Items from a data source
*****
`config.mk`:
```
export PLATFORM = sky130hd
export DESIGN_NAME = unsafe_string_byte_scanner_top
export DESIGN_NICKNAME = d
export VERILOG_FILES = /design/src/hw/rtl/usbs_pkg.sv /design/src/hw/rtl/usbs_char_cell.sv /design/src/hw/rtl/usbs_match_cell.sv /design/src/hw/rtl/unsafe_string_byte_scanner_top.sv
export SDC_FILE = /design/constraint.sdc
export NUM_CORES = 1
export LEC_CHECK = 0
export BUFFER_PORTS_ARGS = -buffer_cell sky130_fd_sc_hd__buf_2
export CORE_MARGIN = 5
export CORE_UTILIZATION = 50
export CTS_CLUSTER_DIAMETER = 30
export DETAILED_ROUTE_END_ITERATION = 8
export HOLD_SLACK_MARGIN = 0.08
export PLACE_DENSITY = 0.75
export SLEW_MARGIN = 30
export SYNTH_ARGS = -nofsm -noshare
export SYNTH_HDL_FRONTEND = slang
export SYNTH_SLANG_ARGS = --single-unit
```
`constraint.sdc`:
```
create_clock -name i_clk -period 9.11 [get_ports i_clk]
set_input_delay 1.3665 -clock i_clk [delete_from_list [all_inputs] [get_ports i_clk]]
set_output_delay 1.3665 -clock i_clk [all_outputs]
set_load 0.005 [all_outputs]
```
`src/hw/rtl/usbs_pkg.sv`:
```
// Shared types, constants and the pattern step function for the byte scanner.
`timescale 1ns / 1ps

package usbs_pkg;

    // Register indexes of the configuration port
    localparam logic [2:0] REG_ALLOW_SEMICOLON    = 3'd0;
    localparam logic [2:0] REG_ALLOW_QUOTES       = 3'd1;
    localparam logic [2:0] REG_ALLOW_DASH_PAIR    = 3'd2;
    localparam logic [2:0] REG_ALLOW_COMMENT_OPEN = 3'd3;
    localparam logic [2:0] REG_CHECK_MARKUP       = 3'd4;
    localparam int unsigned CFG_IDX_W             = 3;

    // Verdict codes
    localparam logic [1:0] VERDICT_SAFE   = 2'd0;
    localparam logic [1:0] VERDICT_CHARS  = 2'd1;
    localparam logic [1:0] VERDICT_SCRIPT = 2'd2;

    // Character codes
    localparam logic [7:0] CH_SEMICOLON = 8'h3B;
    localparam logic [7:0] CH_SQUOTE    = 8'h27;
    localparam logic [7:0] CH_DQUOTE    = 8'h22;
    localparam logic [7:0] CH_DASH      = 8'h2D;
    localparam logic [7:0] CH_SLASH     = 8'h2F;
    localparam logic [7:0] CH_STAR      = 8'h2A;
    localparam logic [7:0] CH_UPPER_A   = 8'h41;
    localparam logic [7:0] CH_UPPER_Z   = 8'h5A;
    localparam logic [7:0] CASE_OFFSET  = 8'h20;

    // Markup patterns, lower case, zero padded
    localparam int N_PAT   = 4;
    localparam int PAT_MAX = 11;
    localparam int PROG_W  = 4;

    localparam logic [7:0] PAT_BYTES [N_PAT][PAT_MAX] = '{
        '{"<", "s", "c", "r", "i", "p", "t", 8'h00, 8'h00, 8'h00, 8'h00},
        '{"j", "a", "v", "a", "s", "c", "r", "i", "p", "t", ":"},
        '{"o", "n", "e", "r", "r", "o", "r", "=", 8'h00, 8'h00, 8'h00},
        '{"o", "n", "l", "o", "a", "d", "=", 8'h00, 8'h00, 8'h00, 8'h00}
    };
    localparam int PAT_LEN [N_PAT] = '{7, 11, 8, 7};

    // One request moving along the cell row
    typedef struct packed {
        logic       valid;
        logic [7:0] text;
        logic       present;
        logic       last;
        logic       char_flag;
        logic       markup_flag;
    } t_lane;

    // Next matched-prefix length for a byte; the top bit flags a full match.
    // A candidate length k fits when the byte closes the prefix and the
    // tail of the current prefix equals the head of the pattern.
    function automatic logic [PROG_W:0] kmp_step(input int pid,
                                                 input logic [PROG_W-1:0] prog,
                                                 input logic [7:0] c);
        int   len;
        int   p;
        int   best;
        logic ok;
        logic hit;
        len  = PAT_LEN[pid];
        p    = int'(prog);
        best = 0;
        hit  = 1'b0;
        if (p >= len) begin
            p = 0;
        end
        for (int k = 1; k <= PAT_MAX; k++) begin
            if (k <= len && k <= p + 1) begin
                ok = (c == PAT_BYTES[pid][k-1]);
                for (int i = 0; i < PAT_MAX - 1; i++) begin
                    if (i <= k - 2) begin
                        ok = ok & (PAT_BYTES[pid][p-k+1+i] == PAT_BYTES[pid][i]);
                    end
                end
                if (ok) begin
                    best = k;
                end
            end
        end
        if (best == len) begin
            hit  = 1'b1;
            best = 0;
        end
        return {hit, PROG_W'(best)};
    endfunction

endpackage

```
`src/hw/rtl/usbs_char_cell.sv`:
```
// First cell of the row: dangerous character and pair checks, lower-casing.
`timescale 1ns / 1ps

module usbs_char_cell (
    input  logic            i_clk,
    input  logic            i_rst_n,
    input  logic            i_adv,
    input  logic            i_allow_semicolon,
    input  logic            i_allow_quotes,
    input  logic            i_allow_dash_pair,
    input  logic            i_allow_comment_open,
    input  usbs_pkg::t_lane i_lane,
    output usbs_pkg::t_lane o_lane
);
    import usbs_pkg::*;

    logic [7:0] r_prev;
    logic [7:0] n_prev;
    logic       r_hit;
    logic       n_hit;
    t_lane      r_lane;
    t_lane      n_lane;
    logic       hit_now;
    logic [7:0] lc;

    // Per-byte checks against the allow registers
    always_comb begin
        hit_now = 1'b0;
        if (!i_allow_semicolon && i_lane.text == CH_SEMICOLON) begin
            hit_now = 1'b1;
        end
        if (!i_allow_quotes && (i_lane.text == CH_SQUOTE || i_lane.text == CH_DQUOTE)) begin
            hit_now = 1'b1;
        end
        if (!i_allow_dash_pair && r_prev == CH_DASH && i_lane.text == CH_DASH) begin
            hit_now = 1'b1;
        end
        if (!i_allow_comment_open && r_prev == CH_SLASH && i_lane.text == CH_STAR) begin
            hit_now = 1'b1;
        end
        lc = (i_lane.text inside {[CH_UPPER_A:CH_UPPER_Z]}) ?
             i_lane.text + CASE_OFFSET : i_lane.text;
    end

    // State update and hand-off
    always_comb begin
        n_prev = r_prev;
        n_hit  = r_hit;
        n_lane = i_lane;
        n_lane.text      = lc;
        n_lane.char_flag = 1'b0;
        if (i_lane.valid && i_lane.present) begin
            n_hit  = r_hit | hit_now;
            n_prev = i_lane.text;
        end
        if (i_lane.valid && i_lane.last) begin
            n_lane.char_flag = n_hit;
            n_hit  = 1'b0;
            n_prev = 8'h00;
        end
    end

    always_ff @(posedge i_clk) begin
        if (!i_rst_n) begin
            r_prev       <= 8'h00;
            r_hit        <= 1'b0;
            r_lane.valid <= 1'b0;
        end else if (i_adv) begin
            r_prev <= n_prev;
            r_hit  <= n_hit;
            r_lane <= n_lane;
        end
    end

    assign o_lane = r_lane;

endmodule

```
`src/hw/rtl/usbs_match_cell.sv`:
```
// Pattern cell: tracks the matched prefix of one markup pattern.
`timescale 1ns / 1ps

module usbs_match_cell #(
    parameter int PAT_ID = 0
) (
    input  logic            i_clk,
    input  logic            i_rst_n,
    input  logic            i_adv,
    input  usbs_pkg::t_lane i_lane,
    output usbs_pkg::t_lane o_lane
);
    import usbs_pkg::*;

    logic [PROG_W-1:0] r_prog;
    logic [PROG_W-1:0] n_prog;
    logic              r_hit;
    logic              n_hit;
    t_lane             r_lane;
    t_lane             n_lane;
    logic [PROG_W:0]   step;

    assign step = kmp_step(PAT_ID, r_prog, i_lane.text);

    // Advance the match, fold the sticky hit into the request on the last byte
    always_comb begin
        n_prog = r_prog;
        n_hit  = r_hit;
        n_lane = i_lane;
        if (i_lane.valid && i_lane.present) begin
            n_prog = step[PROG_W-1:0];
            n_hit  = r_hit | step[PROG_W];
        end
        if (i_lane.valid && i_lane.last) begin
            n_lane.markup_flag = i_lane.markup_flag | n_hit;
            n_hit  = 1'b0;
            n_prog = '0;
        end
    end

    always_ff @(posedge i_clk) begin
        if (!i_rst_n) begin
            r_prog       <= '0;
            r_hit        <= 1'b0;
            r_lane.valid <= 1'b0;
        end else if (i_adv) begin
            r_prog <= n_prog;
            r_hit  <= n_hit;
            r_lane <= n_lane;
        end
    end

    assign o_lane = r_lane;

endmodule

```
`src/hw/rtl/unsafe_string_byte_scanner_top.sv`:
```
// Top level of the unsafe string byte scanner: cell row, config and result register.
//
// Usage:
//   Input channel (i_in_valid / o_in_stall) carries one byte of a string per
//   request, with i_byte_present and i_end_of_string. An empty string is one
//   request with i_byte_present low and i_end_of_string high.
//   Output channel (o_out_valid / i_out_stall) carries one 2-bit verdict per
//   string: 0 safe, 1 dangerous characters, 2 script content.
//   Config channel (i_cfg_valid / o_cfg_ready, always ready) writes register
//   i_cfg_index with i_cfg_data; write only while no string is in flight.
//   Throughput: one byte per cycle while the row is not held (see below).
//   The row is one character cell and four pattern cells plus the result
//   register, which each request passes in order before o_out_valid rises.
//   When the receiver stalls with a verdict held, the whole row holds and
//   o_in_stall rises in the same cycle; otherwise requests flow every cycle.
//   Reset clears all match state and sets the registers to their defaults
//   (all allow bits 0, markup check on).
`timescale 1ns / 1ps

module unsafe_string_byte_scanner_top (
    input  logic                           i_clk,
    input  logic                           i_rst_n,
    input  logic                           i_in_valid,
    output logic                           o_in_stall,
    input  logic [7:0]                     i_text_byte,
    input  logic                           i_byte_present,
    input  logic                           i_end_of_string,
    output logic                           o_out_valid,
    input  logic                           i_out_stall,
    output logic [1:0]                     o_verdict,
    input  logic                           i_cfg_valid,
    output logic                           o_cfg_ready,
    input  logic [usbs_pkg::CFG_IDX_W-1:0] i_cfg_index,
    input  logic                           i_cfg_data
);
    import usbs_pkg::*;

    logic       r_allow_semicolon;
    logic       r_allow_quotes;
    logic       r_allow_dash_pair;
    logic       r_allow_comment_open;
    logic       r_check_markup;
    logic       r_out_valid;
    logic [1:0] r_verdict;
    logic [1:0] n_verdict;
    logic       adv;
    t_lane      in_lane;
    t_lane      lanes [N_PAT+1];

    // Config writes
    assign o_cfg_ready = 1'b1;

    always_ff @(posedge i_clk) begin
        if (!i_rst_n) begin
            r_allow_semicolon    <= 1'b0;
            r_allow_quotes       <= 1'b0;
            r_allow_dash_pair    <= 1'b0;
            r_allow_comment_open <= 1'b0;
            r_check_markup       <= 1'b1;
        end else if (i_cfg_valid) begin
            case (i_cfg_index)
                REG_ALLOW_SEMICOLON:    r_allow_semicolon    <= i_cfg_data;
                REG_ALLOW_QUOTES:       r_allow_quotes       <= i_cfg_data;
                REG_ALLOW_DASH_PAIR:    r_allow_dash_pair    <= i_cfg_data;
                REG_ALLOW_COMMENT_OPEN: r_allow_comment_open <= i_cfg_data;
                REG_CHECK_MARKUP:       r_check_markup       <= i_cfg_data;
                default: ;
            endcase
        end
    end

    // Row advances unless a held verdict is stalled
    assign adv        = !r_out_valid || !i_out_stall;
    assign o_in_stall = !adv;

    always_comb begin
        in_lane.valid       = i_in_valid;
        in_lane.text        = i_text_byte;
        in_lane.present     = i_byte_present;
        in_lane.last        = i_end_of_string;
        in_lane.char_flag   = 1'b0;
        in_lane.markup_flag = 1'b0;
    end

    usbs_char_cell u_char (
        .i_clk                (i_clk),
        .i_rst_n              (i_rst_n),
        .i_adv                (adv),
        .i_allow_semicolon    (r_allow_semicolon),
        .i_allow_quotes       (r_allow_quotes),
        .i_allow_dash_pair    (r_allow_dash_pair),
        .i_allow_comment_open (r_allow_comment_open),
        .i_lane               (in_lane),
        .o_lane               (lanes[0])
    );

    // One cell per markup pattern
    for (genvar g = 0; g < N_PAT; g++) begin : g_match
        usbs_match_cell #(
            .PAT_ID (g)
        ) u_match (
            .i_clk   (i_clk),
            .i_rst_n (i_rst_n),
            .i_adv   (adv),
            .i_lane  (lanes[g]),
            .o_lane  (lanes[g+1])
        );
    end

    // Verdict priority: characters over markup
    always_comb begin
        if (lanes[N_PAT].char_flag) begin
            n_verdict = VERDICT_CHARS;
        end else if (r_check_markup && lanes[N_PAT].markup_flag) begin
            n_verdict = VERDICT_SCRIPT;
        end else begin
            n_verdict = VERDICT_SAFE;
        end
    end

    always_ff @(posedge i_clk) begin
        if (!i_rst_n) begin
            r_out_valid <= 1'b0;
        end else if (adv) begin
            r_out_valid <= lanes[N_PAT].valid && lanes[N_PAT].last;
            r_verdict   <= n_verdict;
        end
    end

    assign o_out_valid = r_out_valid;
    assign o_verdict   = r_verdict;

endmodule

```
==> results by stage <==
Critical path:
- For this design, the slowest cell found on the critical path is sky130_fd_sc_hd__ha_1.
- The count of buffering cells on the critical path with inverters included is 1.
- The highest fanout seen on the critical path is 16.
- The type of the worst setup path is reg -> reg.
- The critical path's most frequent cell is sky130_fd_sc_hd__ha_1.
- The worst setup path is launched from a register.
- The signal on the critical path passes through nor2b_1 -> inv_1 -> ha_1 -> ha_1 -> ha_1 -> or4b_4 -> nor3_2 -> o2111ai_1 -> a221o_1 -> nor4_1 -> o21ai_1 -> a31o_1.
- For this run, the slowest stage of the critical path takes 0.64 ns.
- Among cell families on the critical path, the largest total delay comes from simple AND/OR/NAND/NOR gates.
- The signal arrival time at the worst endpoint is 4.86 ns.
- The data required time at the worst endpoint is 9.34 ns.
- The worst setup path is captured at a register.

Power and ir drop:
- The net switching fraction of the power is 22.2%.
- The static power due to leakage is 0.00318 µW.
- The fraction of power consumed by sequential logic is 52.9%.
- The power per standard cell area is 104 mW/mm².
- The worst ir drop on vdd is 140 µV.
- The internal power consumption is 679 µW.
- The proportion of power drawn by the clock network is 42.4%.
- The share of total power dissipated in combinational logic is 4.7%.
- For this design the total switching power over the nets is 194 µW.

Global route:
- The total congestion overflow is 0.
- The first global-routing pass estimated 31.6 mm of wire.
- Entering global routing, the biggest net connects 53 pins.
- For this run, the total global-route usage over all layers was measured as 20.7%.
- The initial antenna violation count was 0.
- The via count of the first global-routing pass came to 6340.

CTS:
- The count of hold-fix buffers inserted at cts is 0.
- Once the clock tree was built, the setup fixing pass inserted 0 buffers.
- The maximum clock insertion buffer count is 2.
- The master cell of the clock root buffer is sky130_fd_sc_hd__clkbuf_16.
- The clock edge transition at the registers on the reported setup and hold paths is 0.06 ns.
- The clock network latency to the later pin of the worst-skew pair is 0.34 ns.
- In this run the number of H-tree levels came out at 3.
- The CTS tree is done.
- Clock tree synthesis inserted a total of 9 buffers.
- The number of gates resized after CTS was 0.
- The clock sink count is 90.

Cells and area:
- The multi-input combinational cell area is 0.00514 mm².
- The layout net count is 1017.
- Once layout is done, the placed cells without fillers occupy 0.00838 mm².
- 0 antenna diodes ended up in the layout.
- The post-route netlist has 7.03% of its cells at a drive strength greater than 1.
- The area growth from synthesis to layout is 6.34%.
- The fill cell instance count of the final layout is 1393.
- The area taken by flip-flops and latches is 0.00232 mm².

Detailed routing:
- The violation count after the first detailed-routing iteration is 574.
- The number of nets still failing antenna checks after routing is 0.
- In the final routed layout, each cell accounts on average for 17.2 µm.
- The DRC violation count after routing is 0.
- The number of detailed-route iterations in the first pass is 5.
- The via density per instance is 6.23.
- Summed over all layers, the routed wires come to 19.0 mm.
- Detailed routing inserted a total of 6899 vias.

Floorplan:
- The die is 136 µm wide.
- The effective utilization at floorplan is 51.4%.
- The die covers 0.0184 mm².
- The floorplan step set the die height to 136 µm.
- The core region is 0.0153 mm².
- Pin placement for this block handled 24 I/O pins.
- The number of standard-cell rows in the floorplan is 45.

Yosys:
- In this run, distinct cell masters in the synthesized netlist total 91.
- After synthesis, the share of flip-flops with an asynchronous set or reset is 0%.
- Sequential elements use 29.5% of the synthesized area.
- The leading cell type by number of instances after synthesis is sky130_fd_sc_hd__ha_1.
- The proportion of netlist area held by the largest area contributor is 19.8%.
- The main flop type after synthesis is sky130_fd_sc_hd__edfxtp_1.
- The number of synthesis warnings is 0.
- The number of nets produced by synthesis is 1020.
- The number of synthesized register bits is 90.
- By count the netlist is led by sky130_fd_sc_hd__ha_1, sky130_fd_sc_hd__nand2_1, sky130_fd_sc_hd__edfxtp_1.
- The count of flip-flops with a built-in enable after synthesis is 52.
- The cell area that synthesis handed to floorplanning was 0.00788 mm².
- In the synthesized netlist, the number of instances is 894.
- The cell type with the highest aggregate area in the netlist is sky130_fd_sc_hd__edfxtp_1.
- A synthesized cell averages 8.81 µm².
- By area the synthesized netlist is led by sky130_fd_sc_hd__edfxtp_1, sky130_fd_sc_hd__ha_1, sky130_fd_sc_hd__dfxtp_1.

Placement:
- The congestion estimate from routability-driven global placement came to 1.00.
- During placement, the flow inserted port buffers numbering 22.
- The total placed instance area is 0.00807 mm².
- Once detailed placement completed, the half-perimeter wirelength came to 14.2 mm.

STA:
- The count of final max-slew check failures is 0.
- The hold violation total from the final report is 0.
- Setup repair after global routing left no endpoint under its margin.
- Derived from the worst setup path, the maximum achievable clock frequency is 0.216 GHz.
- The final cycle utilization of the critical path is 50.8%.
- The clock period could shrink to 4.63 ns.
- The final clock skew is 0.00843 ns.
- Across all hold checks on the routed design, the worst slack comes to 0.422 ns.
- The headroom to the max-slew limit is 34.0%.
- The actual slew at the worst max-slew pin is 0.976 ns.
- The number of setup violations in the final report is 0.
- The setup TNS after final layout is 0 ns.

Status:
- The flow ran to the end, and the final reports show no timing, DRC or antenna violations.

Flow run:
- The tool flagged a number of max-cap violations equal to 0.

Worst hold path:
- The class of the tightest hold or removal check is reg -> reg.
*****
__Required action__:
When you reach the line holding "- The via count" in the records above, begin reproducing exactly, stop after the line holding "- The layout net count is 1017.", and output nothing else.

__Answer space__:
- The via count of the first global-routing pass came to 6340.

CTS:
- The count of hold-fix buffers inserted at cts is 0.
- Once the clock tree was built, the setup fixing pass inserted 0 buffers.
- The maximum clock insertion buffer count is 2.
- The master cell of the clock root buffer is sky130_fd_sc_hd__clkbuf_16.
- The clock edge transition at the registers on the reported setup and hold paths is 0.06 ns.
- The clock network latency to the later pin of the worst-skew pair is 0.34 ns.
- In this run the number of H-tree levels came out at 3.
- The CTS tree is done.
- Clock tree synthesis inserted a total of 9 buffers.
- The number of gates resized after CTS was 0.
- The clock sink count is 90.

Cells and area:
- The multi-input combinational cell area is 0.00514 mm².
- The layout net count is 1017.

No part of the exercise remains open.